Investigation of mechanical force acting on the surface modified-substrate layer area during the chemical-mechanical micro-grinding of monocrystalline silicon

The application and demand of monocrystalline silicon components are becoming more and more urgent for many advanced applications like solar cells. Chemical-mechanical micro-grinding is one of the effective methods for processing such components. However, the theory of chemical-mechanical micro-grinding of monocrystalline silicon has not been fully established, and the mechanism of material removal is still unclear. In this paper, the monocrystalline surface is modified by catalytic modification, resulting in a modified-substrate layer region. A model is proposed to study and analyze force conditions based on Green's function for modified-substrate layer region under the action of normal force and tangential force.

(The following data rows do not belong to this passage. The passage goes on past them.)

**config.mk**
```make
export PLATFORM = sky130hd
export DESIGN_NAME = mem_port_arbiter_flat
export DESIGN_NICKNAME = d
export VERILOG_FILES = /design/src/rtl/mem_port_arbiter_pkg.sv /design/src/rtl/mem_port_arbiter_if.sv /design/src/rtl/mem_port_arbiter_rr_arbiter.sv /design/src/rtl/mem_port_arbiter.sv /design/src/flat_wrapper.sv
export SDC_FILE = /design/constraint.sdc
export NUM_CORES = 1
export LEC_CHECK = 0
export CORE_MARGIN = 2
export CORE_UTILIZATION = 35
export DETAILED_ROUTE_END_ITERATION = 8
export HOLD_SLACK_MARGIN = 0.06
export PLACE_DENSITY = 0.88
export SETUP_SLACK_MARGIN = 0.02
export SYNTH_ARGS = -nofsm -noshare
export SYNTH_HDL_FRONTEND = slang
export SYNTH_SLANG_ARGS = --single-unit
```
**constraint.sdc**
```tcl
create_clock -name clk -period 1.7 [get_ports clk]
set_clock_uncertainty 0.1 [all_clocks]
set_input_delay 0.255 -clock clk [delete_from_list [all_inputs] [get_ports clk]]
set_output_delay 0.255 -clock clk [all_outputs]
set_load 0.01 [all_outputs]
```
### config.mk
export PLATFORM = sky130hd
export DESIGN_NAME = pipe_hazard_ctrl
export DESIGN_NICKNAME = d
export VERILOG_FILES = /design/src/rtl/pipe_hazard_ctrl_pkg.sv /design/src/rtl/hazard_perf_cnt.sv /design/src/rtl/pipe_hazard_ctrl.sv
export SDC_FILE = /design/constraint.sdc
export NUM_CORES = 1
export LEC_CHECK = 0
export ABC_CLOCK_PERIOD_IN_PS = 6000
export CORE_UTILIZATION = 30
export CTS_BUF_LIST = sky130_fd_sc_hd__clkbuf_2 sky130_fd_sc_hd__clkbuf_4 sky130_fd_sc_hd__clkbuf_8
export DETAILED_ROUTE_END_ITERATION = 12
export DONT_BUFFER_PORTS = 1
export PLACE_DENSITY = 0.48
export SYNTH_ARGS = -nofsm -noshare
export SYNTH_HDL_FRONTEND = slang
export SYNTH_SLANG_ARGS = --single-unit
### constraint.sdc
create_clock -name clk -period 6 [get_ports clk]
set_input_delay 1.5 -clock clk [delete_from_list [all_inputs] [get_ports clk]]
set_output_delay 1.5 -clock clk [all_outputs]
set_load 0.02 [all_outputs]
===== config.mk =====
export PLATFORM = sky130hd
export DESIGN_NAME = alu_ctrl_mc
export DESIGN_NICKNAME = d
export VERILOG_FILES = /design/src/rtl/alu_ctrl_mc.sv
export SDC_FILE = /design/constraint.sdc
export NUM_CORES = 1
export LEC_CHECK = 0
export ABC_AREA = 1
export CAP_MARGIN = 20
export CELL_PAD_IN_SITES_DETAIL_PLACEMENT = 0
export CELL_PAD_IN_SITES_GLOBAL_PLACEMENT = 1
export CORE_ASPECT_RATIO = 0.7
export CORE_MARGIN = 1.5
export CORE_UTILIZATION = 34
export DETAILED_ROUTE_END_ITERATION = 8
export GPL_ROUTABILITY_DRIVEN = 0
export PLACE_DENSITY_LB_ADDON = 0.05
export SYNTH_ARGS = -nofsm -noshare
export SYNTH_HDL_FRONTEND = slang
export SYNTH_SLANG_ARGS = --single-unit

===== constraint.sdc =====
create_clock -name clk_i -period 1.5 [get_ports clk_i]
set_clock_uncertainty 0.2 [all_clocks]
set_input_delay 0.3 -clock clk_i [delete_from_list [all_inputs] [get_ports clk_i]]
set_output_delay 0.3 -clock clk_i [all_outputs]
set_load 0.05 [all_outputs]
$ cat config.mk
export PLATFORM = sky130hd
export DESIGN_NAME = sender_pattern_gen_flat
export DESIGN_NICKNAME = d
export VERILOG_FILES = /design/src/rtl/sender_pattern_gen_if.sv /design/src/rtl/sender_pattern_gen.sv /design/src/flat_wrapper.sv
export SDC_FILE = /design/constraint.sdc
export NUM_CORES = 1
export LEC_CHECK = 0
export ABC_AREA = 1
export CELL_PAD_IN_SITES_DETAIL_PLACEMENT = 1
export CELL_PAD_IN_SITES_GLOBAL_PLACEMENT = 1
export CORE_ASPECT_RATIO = 1.1
export CORE_UTILIZATION = 38
export CTS_CLUSTER_DIAMETER = 120
export DETAILED_ROUTE_END_ITERATION = 6
export PLACE_DENSITY_LB_ADDON = 0.1
export SKIP_CTS_REPAIR_TIMING = 1
export SLEW_MARGIN = 20
export SYNTH_ARGS = -nofsm -noshare
export SYNTH_HDL_FRONTEND = slang
export SYNTH_SLANG_ARGS = --single-unit
$ cat constraint.sdc
create_clock -name rdclk -period 1.6 [get_ports rdclk]
set_input_delay 0.4 -clock rdclk [delete_from_list [all_inputs] [get_ports rdclk]]
set_output_delay 0.4 -clock rdclk [all_outputs]
set_load 0.01 [all_outputs]
`src/rtl/press_conditioner_pkg.sv`:
```
// ============================================================================
// Module      : press_conditioner_pkg
// Description : Shared types and constants for the push-button conditioner.
// Revision    : 1.0 - initial release
// ============================================================================
`default_nettype none

package press_conditioner_pkg;

  typedef enum logic [1:0] {
    IDLE       = 2'd0,
    DB_PRESS   = 2'd1,
    HELD       = 2'd2,
    DB_RELEASE = 2'd3
  } state_t;

  localparam int GLITCH_W = 8;
  localparam logic [GLITCH_W-1:0] GLITCH_MAX = '1;

endpackage

`default_nettype wire

```
`src/rtl/press_conditioner_btn_sync.sv`:
```
// ============================================================================
// Module      : btn_sync
// Description : Two-flop synchronizer for the raw, asynchronous button input.
// Revision    : 1.0 - initial release
// ============================================================================
`default_nettype none

module btn_sync (
  input  logic clk,
  input  logic rst,
  input  logic async_in,
  output logic sync_out
);

  logic r_s1;
  logic r_s2;

  always_ff @(posedge clk) begin
    if (rst) begin
      r_s1 <= 1'b0;
      r_s2 <= 1'b0;
    end else begin
      r_s1 <= async_in;
      r_s2 <= r_s1;
    end
  end

  assign sync_out = r_s2;

endmodule

`default_nettype wire

```
`src/rtl/press_conditioner.sv`:
```
// ============================================================================
// Module      : press_conditioner
// Description : Synchronize, debounce and pulse-shape a push button; exports
//               the debounced level and a saturating rejected-bounce count.
//               Define PRESS_CONDITIONER_REPEAT_EN for auto-repeat while held.
// Revision    : 1.0 - initial release
// ============================================================================
`default_nettype none

module press_conditioner
  import press_conditioner_pkg::*;
#(
  parameter int DEBOUNCE_CYCLES = 4,
  parameter int HOLD_CYCLES     = 8,
  parameter int REPEAT_CYCLES   = 4
) (
  input  logic                clk,
  input  logic                rst,
  input  logic                btn_in,
  output logic                press,
  output logic                btn_level,
  output logic [GLITCH_W-1:0] glitch_cnt
);

  localparam int CNT_W = $clog2(DEBOUNCE_CYCLES + 1);
  localparam logic [CNT_W-1:0] CNT_LAST = CNT_W'(DEBOUNCE_CYCLES - 1);

  logic                w_sync;
  state_t              r_state;
  state_t              w_next;
  logic [CNT_W-1:0]    r_cnt;
  logic [CNT_W-1:0]    w_cnt_next;
  logic                w_glitch;
  logic                w_accept;
  logic                w_reenter;
  logic                w_rep_fire;
  logic                r_press;
  logic [GLITCH_W-1:0] r_glitch_cnt;

  btn_sync u_btn_sync (
    .clk      (clk),
    .rst      (rst),
    .async_in (btn_in),
    .sync_out (w_sync)
  );

  always_comb begin
    w_next     = r_state;
    w_cnt_next = r_cnt;
    w_glitch   = 1'b0;
    w_accept   = 1'b0;
    w_reenter  = 1'b0;
    case (r_state)
      IDLE: begin
        if (w_sync) begin
          w_next     = DB_PRESS;
          w_cnt_next = '0;
        end
      end
      DB_PRESS: begin
        if (!w_sync) begin
          w_next   = IDLE;
          w_glitch = 1'b1;
        end else if (r_cnt == CNT_LAST) begin
          w_next   = HELD;
          w_accept = 1'b1;
        end else begin
          w_cnt_next = r_cnt + 1'b1;
        end
      end
      HELD: begin
        if (!w_sync) begin
          w_next     = DB_RELEASE;
          w_cnt_next = '0;
        end
      end
      DB_RELEASE: begin
        if (w_sync) begin
          w_next    = HELD;
          w_glitch  = 1'b1;
          w_reenter = 1'b1;
        end else if (r_cnt == CNT_LAST) begin
          w_next = IDLE;
        end else begin
          w_cnt_next = r_cnt + 1'b1;
        end
      end
      default: w_next = IDLE;
    endcase
  end

  always_ff @(posedge clk) begin
    if (rst) begin
      r_state      <= IDLE;
      r_cnt        <= '0;
      r_press      <= 1'b0;
      r_glitch_cnt <= '0;
    end else begin
      r_state <= w_next;
      r_cnt   <= w_cnt_next;
      r_press <= w_accept | w_rep_fire;
      if (w_glitch && (r_glitch_cnt != GLITCH_MAX)) begin
        r_glitch_cnt <= r_glitch_cnt + 1'b1;
      end
    end
  end

`ifdef PRESS_CONDITIONER_REPEAT_EN
  localparam int REP_MAX = (HOLD_CYCLES > REPEAT_CYCLES) ? HOLD_CYCLES : REPEAT_CYCLES;
  localparam int REP_W   = $clog2(REP_MAX + 1);
  localparam logic [REP_W-1:0] HOLD_LAST = REP_W'(HOLD_CYCLES - 1);
  localparam logic [REP_W-1:0] REP_LAST  = REP_W'(REPEAT_CYCLES - 1);

  logic [REP_W-1:0] r_rep_cnt;
  logic             r_repeating;

  // First target is the hold delay; after the first repeat the period applies.
  assign w_rep_fire = (r_state == HELD) && w_sync &&
                      (r_rep_cnt == (r_repeating ? REP_LAST : HOLD_LAST));

  always_ff @(posedge clk) begin
    if (rst || w_accept || w_reenter) begin
      r_rep_cnt   <= '0;
      r_repeating <= 1'b0;
    end else if ((r_state == HELD) && w_sync) begin
      if (w_rep_fire) begin
        r_rep_cnt   <= '0;
        r_repeating <= 1'b1;
      end else begin
        r_rep_cnt <= r_rep_cnt + 1'b1;
      end
    end
  end
`else
  // Both parameters are legal only when >= 1, so this folds to constant 0.
  assign w_rep_fire = (HOLD_CYCLES < 0) || (REPEAT_CYCLES < 0);
`endif

  assign press      = r_press;
  assign btn_level  = (r_state == HELD) || (r_state == DB_RELEASE);
  assign glitch_cnt = r_glitch_cnt;

endmodule

`default_nettype wire

```
`config.mk`:
```
export PLATFORM = sky130hd
export DESIGN_NAME = press_conditioner
export DESIGN_NICKNAME = d
export VERILOG_FILES = /design/src/rtl/press_conditioner_pkg.sv /design/src/rtl/press_conditioner_btn_sync.sv /design/src/rtl/press_conditioner.sv
export SDC_FILE = /design/constraint.sdc
export NUM_CORES = 1
export LEC_CHECK = 0
export ABC_AREA = 0
export CORE_UTILIZATION = 50
export DETAILED_ROUTE_END_ITERATION = 12
export MAX_ROUTING_LAYER = met4
export PLACE_DENSITY = 0.83
export SLEW_MARGIN = 25
export SYNTH_ARGS = -nofsm -noshare
export SYNTH_HDL_FRONTEND = slang
export SYNTH_HIERARCHICAL = 1
export SYNTH_SLANG_ARGS = --single-unit
```
`constraint.sdc`:
```
create_clock -name clk -period 1.9 [get_ports clk]
set_input_delay 0.38 -clock clk [delete_from_list [all_inputs] [get_ports clk]]
set_output_delay 0.38 -clock clk [all_outputs]
set_load 0.02 [all_outputs]
```
==> flow_summary.yaml, run 1 <==
sta:
  skew_ns: 0.002624
  relSlewSlack: 0.5447
  whs_ns: 0.4727
  setup_viol: 0
  fmax_mhz: 568.5
  rsz0062_at_grt: "false"
  setup_slack_ns: 0.1409
  tns_ns: 0
  min_period_ns: 1.759
  final_hold_viol_count: 0
  worstMarginPinSlew_ns: 0.6780
  slew_violations: 0
  period_share: 0.9259
worst_hold_path:
  hp-class: "flip-flop to flip-flop"
place:
  io_buffers: 12
  postPlaceCellArea_um2: 897.1
  dp_slack_ns: 0.2017
  hpwl_mm: 1.159
  routabilityCongestion: 0.8429
clock_network:
  cts_tree: "built"
  cts_buffer_depth: 2
  cts_sinks: 16
  cts_resized: 0
  cts-root-buf: "clkbuf_4"
  numCtsBuffers: 3
  postCtsSetupBuffers: 0
  clock_latency_ns: 0.28
  h-tree-depth: 1
  path_clk_slew_ns: 0.09
  hold_buffers: 0
setup_path:
  path_delay_family: "buffers and inverters"
  cpPeakStageDelay_ns: 0.65
  crit_required_ns: 1.52
  critPathMaxFanout: 7
  endpoint_kind: "output pin"
  cp.arrival_ns: 1.38
  cp-start-kind: "flip-flop"
  crit_buf_inv: 1
  path_class: "flip-flop to output pin"
  crit_path_top_delay_cell: "clkdlybuf4s50_1"
  worstPathCellList: "clkdlybuf4s50_1"
power:
  p_leak_uw: 0.0003243
  peakVddDrop_mv: 0.3752
  total_power_uw: 591.5
  power_density_mw_per_mm2: 633.7
route:
  drc: 0
  avgViaCountPerCell: 6.153
  vias: 683
  detail_route.wl_per_cell_um: 14.12
  drt_pre_antenna_iters: 4
  ant_nets: 0
  drt_iter0_drc: 18
  drt_wl_total_mm: 1.567
global_routing:
  grt_overflow: 0
  grt_pass1_vias: 593
  grt_antenna_before_repair: 0
  grt_max_degree: 13
  grtUsageTotal: 0.1991
  grt_first_pass_wirelength_mm: 2.649
yosys:
  synth_cells: 84
  netlist_area_um2: 783.3
  ys_ff_latch: 16
  ys_types: 34
  syn-num-nets: 90
  yosysSeqAreaShare: 0.4089
  syn_avg_cell_area_um2: 9.324
  synth_warnings: 6
layout:
  final_common_cell: "dfxtp_1"
  diodes: 0
  final_nets: 103
  areaGrowthSynthToFinish_pct: 19.17
  design_area_um2: 933.4
  final_layout_size_suffix_gt1_frac: 0.08333
  layout_common_cells: "16 x dfxtp_1, 12 x clkdlybuf4s50_1, 5 x nor2b_1"
floorplanning:
  dieArea_mm2: 0.001729
  rows: 13
  start_util: 0.5665
  core_area_mm2: 0.001383
  die_x_um: 41.58
  ioPinCount: 13
  die_y_um: 41.58
run_status:
  status: "finished, final reports clean"
flow_run:
  cap_violations: 0
[final cells by class]
class	count	area, µm²
clock buffers	4	36.28
multi-input cells	59	415.4
well taps	15	18.77
fillers	121	449.2
repair buffers	13	127.6
inverters	4	15.01
flip-flops and latches	16	320.3
[registers in the layout (all words and copies together), names as in the netlist, named ones only]
| signal | flops |
|---|---|
| glitch_cnt | 8 |
| press | 1 |
| u_btn_sync/sync_out | 1 |
| r_cnt | 3 |
| r_state | 1 |
| u_btn_sync/r_s1 | 1 |
[logic make-up after synthesis]
group	count (synthesis)	synth area share
xor+xnor	2	0.02237
simple gates	31	0.2236
buf+inv	9	0.06070
fa+ha+maj	3	0.04793
compound gates	20	0.1901
mux	3	0.04632
flops	16	0.4089
[per-stage QoR]
| stage | instances | utilization |
|---|---|---|
| after global placement | 107 | 0.6489 |
| final | 111 | 0.6751 |
| after global routing | 111 | 0.6751 |
| after floorplan | 84 | - |
| after CTS | 111 | 0.6751 |
| after detailed placement | 107 | 0.6489 |
[worst paths after layout]
check | startpoint | endpoint | slack, ns | depth (start not counted)
min | u_btn_sync/r_s1$_SDFF_PP0_ | u_btn_sync/sync_out$_SDFF_PP0_ | 0.47 | 1
max | glitch_cnt[2]$_SDFFE_PP0P_ | glitch_cnt[2] | 0.14 | 1
min reg2reg | u_btn_sync/r_s1$_SDFF_PP0_ | u_btn_sync/sync_out$_SDFF_PP0_ | 0.47 | 1
max reg2reg | glitch_cnt[0]$_SDFFE_PP0P_ | glitch_cnt[0]$_SDFFE_PP0P_ | 0.24 | 4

The nanoindentation, XPS, and Raman spectroscopy have been done to verify the theoretical model and explore the phase change process of monocrystalline silicon. The results showed that the established mechanical model can predict the stress distribution at the interface between the surface modification layer of the monocrystalline silicon material and the substrate layer. Furthermore, the internal stress distribution of the surface of the monocrystalline silicon material that has undergone surface chemical modification under load can be obtained. Therefore, the recent paper provides a theoretical basis for the optimization of the process of chemical-mechanical micro-grinding of monocrystalline silicon.